Starring Hilary Swank, who captains the world’s first ever mission to Mars, the series is set almost entirely in space and called for a seamless range of visual effects and digital environments which would help drive the story’s narrative. With Oscar-winning experience placing Sandra Bullock in space for Alfonso Cuarón’s blockbuster Gravity, Framestore was well-positioned for the project. 

Framestore’s studio in New York delivered subtle but impactful visual effects, from the exterior of the Atlas space shuttle to the interior of the ship’s core, meticulously crafting true to life visuals from LiDAR scans that would allow the audience to focus on the story and not the production.

“We set the bar very high for visual effects on Away,” said Ramsey. “Framestore has a lot of talented and creative people, and we knew they’d be a perfect fit for the show. With the scans complete, Framestore went to work turning over proof of concept and quickly moved to photoreal set extensions. Having early looks on the interior of the Atlas really put our minds at ease.”

Framestore VFX Supervisor John Kilshaw and the team researched actual NASA footage and scientific literature in order to ensure complete accuracy and attention to detail across every element of each shot. Framestore was also invited to work closely with the show’s team to creatively develop, previsualize and consult on the timing and pace of the final landing sequence of the season. 

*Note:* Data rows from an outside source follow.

Context: an optimization exercise on an open-source flow, tuned for small area, a short achievable clock period and few clock cycles per item. The choices shown serve that exercise and are no tape-out recipe. Function was checked by simulation only, so behaviour that the tests miss may differ from the original. Power is estimated from default activity; no workload was simulated.

==> flow/design.v, too long to show whole: its modules and the start of the top module <==
// module playback_rate_trim_controller: 1203 lines
module playback_rate_trim_controller #(
  parameter int AVERAGE_LENGTH = 128
) (
  input  logic        clk,
  input  logic        rst,
  input  logic        in_valid,
  output logic        in_stall,
  input  logic [24:0] in_data,
  output logic        out_valid,
  input  logic        out_stall,
  output logic [34:0] out_data,
  input  logic        cfg_valid,
  output logic        cfg_ready,
  input  logic [1:0]  cfg_index,
  input  logic [15:0] cfg_data
);
  // ...
==> flow/run.sh <==
#!/bin/bash
# synth_recipe.tcl (not shown) runs the flow's synth.tcl, then flattens the netlist and writes it again
# the make line also repeats each setting of config.mk as NAME=value (left out here)
make -C /OpenROAD-flow-scripts/flow DESIGN_CONFIG=/design/flow/config.mk WORK_HOME=/design/flow/orfs CLKGATE_MAP_FILE= SYNTH_SCRIPT=/design/flow/synth_recipe.tcl finish
==> flow/config.mk <==
export PLATFORM = sky130hd
export DESIGN_NAME = playback_rate_trim_controller
export DESIGN_NICKNAME = playback_rate_trim_controller
export VERILOG_FILES = /design/flow/design.v
export SDC_FILE = /design/flow/constraint.sdc
export NUM_CORES = 4
export LEC_CHECK = 0
export ABC_CLOCK_PERIOD_IN_PS = 3000
export CAP_MARGIN = 20
export CORE_MARGIN = 2
export CORE_UTILIZATION = 40
export PLACE_DENSITY = 0.6
export SETUP_SLACK_MARGIN = 4.6
export SLEW_MARGIN = 20
==> flow/constraint.sdc <==
create_clock -name core_clock -period 8.0 [get_ports {clk}]
set_input_delay 1.6000 -clock core_clock [delete_from_list [all_inputs] [get_ports {clk}]]
set_output_delay 1.6000 -clock core_clock [all_outputs]
set_load 0.01 [all_outputs]
This design comes from an exercise in tuning for a short achievable clock period and few clock cycles on the open sky130 flow, not from production work.
The RTL was checked by simulation tests, not by an equivalence proof against the original design.
The clock port is modelled as an ideal driver; clocking choices that lean on that would not hold on a real chip.
Power is estimated from default activity; no workload was simulated.

Design cpuTop, start of the top module:
module cpuTop (
    input  logic        clk,
    input  logic        reset,
    input  logic        loadEnable,
    input  logic        loadToData,
    input  logic [5:0]  loadAddr,
    input  logic [31:0] loadData,
    output logic [31:0] pc,
    output logic        wbEnable,
    output logic [4:0]  wbDest,
    output logic [31:0] wbData
);
Size: about 14,000 cells after synthesis, about 5,000 flip-flops, ~200,000 sq um of cells after synthesis.
==> flow/config.mk <==
export PLATFORM = sky130hd
export DESIGN_NAME = cpuTop
export DESIGN_NICKNAME = cpuTop
export VERILOG_FILES = /design/flow/design.v
export SDC_FILE = /design/flow/constraint.sdc
export NUM_CORES = 4
export LEC_CHECK = 0
export ABC_CLOCK_PERIOD_IN_PS = 2500
export CAP_MARGIN = 20
export CORE_MARGIN = 2
export CORE_UTILIZATION = 40
export SETUP_SLACK_MARGIN = 3.1
export SLEW_MARGIN = 20
export TNS_END_PERCENT = 100
==> flow/constraint.sdc <==
create_clock -name core_clock -period 6.0 [get_ports {clk}]
set_input_delay 1.2000 -clock core_clock [delete_from_list [all_inputs] [get_ports {clk}]]
set_output_delay 1.2000 -clock core_clock [all_outputs]
set_load 0.01 [all_outputs]
standard.sh (not shown) runs the stock make flow with config.mk's settings and CLKGATE_MAP_FILE= SYNTH_SCRIPT=/design/flow/synth_recipe.tcl, a recipe that flattens the netlist after the stock synthesis.
==> flow/flow/run.sh <==
#!/bin/bash
# The standard layout, with one more timing repair after clock tree synthesis
# (post_cts.tcl, run by ORFS's POST_CTS_TCL hook). Each tool's output goes to
# ORFS's own logs under orfs/logs; what standard.sh prints goes to standard.log.
set -euo pipefail
export POST_CTS_TCL="$PWD/flow/post_cts.tcl"
bash standard.sh > standard.log 2>&1
==> flow/flow/post_cts.tcl <==
# Sourced by ORFS's cts.tcl after its own repair, before 4_1_cts.odb is written.
# 1. The output port buffers that buffer_ports made from delay cells become
#    plain buffers (each port keeps its one buffer).
# 2. Setup repair again, aiming at a 2.7 ns period, over all violating
#    endpoints, twice, then hold repair,
#    then legalise the placement.
set resized 0
foreach inst [get_cells output*] {
  if { [string match "*dly*" [get_property $inst ref_name]] } {
    replace_cell $inst sky130_fd_sc_hd__buf_4
    incr resized
  }
}
puts "post_cts: $resized output buffers made plain"
estimate_parasitics -placement
report_worst_slack
foreach pass {1 2} {
  repair_timing -setup -setup_margin 3.3 -repair_tns 100 -verbose
  report_worst_slack
}
repair_timing -hold -hold_margin 0 -verbose
detailed_placement
check_placement -verbose
estimate_parasitics -placement
report_worst_slack
report_worst_slack -min
Testbench counts at the start, summed over its fixed seeds: cycles 8,357.
Rerun with:
--- a/flow/design.v
+++ b/flow/design.v
@@ -149,15 +149,14 @@
     output logic [4:0]  exDest,
     output logic [4:0]  exFnHot,
     output logic        exCarryAdd,
     output logic        exCarrySub,
     output logic        exFwdA,
     output logic        exFwdB,
     output logic        exFwdStore,
-    output logic        exIsLoad,
     output logic [15:0] exOpAH,
     output logic [15:0] exOpBH,
     output logic [31:0] exStoreB,
     output logic [15:0] resL,
     output logic [63:0] exLoadSel,
     output logic [63:0] exStoreSel
 );
@@ -299,15 +298,14 @@
     end
     always_ff @(posedge clk) begin
         resL <= yL;
         exDest <= fDest(slot0);
         exFwdA <= hit0A;
         exFwdB <= hit0B;
         exFwdStore <= hit0B && op == opStore;
-        exIsLoad <= op == opLoad;
         exCarryAdd <= carryAdd;
         exCarrySub <= carrySub;
         exOpAH <= fullA[31:16];
         exOpBH <= fullB[31:16];
         exStoreB <= fullB;
     end
 endmodule
@@ -318,15 +316,14 @@
     input  logic [4:0]  exDest,
     input  logic [4:0]  exFnHot,
     input  logic        exCarryAdd,
     input  logic        exCarrySub,
     input  logic        exFwdA,
     input  logic        exFwdB,
     input  logic        exFwdStore,
-    input  logic        exIsLoad,
     input  logic [15:0] exOpAH,
     input  logic [15:0] exOpBH,
     input  logic [31:0] exStoreB,
     input  logic [15:0] resL,
     input  logic [63:0] exLoadSel,
     input  logic [63:0] exStoreSel,
     input  logic        loadEnable,
@@ -362,15 +359,15 @@
         .storeData(storeData),
         .loadEnable(loadEnable),
         .loadToData(loadToData),
         .loadAddr(loadAddr),
         .loadData(loadData),
         .loadWord(loadWord)
     );
-    assign y = exIsLoad ? loadWord : {yH, resL};
+    assign y = {yH, resL} | loadWord;
     always_ff @(posedge clk) begin
         resH <= yH;
         wbData <= y;
         wbFwdN <= ~y;
         for (int i = 1; i < 32; i++) begin
             wbHot[i] <= !reset && exWrites && exDest == 5'(i);
         end
@@ -434,15 +431,15 @@
     output logic [31:0] pc,
     output logic        wbEnable,
     output logic [4:0]  wbDest,
     output logic [31:0] wbData
 );
     logic stall;
     logic [20:0] slot0, slot1, slot2;
-    logic exWrites, exFwdA, exFwdB, exFwdStore, exIsLoad, exCarryAdd, exCarrySub;
+    logic exWrites, exFwdA, exFwdB, exFwdStore, exCarryAdd, exCarrySub;
     logic [4:0] exDest, exFnHot;
     logic [15:0] exOpAH, exOpBH, resL;
     logic [31:0] exStoreB;
     logic [63:0] exLoadSel, exStoreSel;
     logic [31:1] wbHot;
     logic [31:0] wbFwdN;
     fetchStage fetch (
@@ -474,15 +471,14 @@
         .exDest(exDest),
         .exFnHot(exFnHot),
         .exCarryAdd(exCarryAdd),
         .exCarrySub(exCarrySub),
         .exFwdA(exFwdA),
         .exFwdB(exFwdB),
         .exFwdStore(exFwdStore),
-        .exIsLoad(exIsLoad),
         .exOpAH(exOpAH),
         .exOpBH(exOpBH),
         .exStoreB(exStoreB),
         .resL(resL),
         .exLoadSel(exLoadSel),
         .exStoreSel(exStoreSel)
     );
@@ -493,15 +489,14 @@
         .exDest(exDest),
         .exFnHot(exFnHot),
         .exCarryAdd(exCarryAdd),
         .exCarrySub(exCarrySub),
         .exFwdA(exFwdA),
         .exFwdB(exFwdB),
         .exFwdStore(exFwdStore),
-        .exIsLoad(exIsLoad),
         .exOpAH(exOpAH),
         .exOpBH(exOpBH),
         .exStoreB(exStoreB),
         .resL(resL),
         .exLoadSel(exLoadSel),
         .exStoreSel(exStoreSel),
         .loadEnable(loadEnable),
Effect:
- combinational power hardly moves
- design area barely changes
- worst setup slack improves by 0.11 ns
- area after synthesis is about the same
- global-route usage increases by 0.44 points
- clock-buffer cell count decreases by 3
Testbench counts after the change, summed over its fixed seeds: cycles 8,357.

## static timing again, ports no longer ideal
How much do the figures lean on ideal ports? The routed layouts below were timed once more, with nothing changed but the port constraints.
Step 1: set_driving_cell puts a clkbuf_16 on clk and a buf_2 on each other input, an assumption about the parent block.
Step 2 adds t to the input delays and takes it off the output delays; t is the mean of the earliest and latest rising clock arrival at the registers after step 1. Input paths then give back, and output paths get back, about the clock's delay inside the block.
a / b / c = ideal ports / drivers / drivers and shift; a / b = the first two.
run	shift t [ns]	slack for setup (ns)	worst setup path after step 2	latest minus earliest clock arrival (ns)	cell pins on the clock port's net
the first run	1.210	2.762 / 2.762 / 1.968	input to register	0.130 / 0.130	1
the second run	1.194	2.867 / 2.825 / 1.632	input to register	0.157 / 0.157	1
After both steps setup and hold are still met in every run listed. The setup slack of the second run, which loses most, moves by -0.042 ns with the drivers and by -1.235 ns with both steps.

“Away was one of the most enjoyable projects I have had the opportunity to work on, alongside clients who truly enabled us to be an involved, collaborative partner on their show,” said Kilshaw. “We were tasked with the challenge of creating moments that aided the narrative in the most believable way possible, researching practical optical effects and then implementing them seamlessly to enhance the look and feel of our shots so the viewer was unaware of visual effects utilized.”

The goal for the series was to make the Atlas spaceship feel real, yet cinematic. While civilians are used to seeing space as a pure black background that might otherwise seem as though it is shot on a soundstage, the team opted for a warmer light to expose some of the surrounding stars. It was also important to consider how the ship appeared in its environment, and how to show it traveled at speed from Earth. To accomplish this, the team employed VFX tactics that called on the movement of planets and the Sun, when possible.  

“The biggest challenge we faced was for our last episode as the crew attempts to land on Mars,” explained Scalise. “The design was important not only to achieve beautiful shots, but to add tension to the story.  Our producers wanted to ensure the audience felt the danger in the same way that the astronauts did.  We needed the viewer to be thinking, ‘They might not make it.’ Framestore pulled it off amazingly -- we held the tension for the entry and then achieved the wow factor when showing the audience the surface of Mars.”

Created by Andrew Hinderaker, production of the series was led by True Jack Productions, 6th & Idaho, and Universal Television, and is available to stream on Netflix.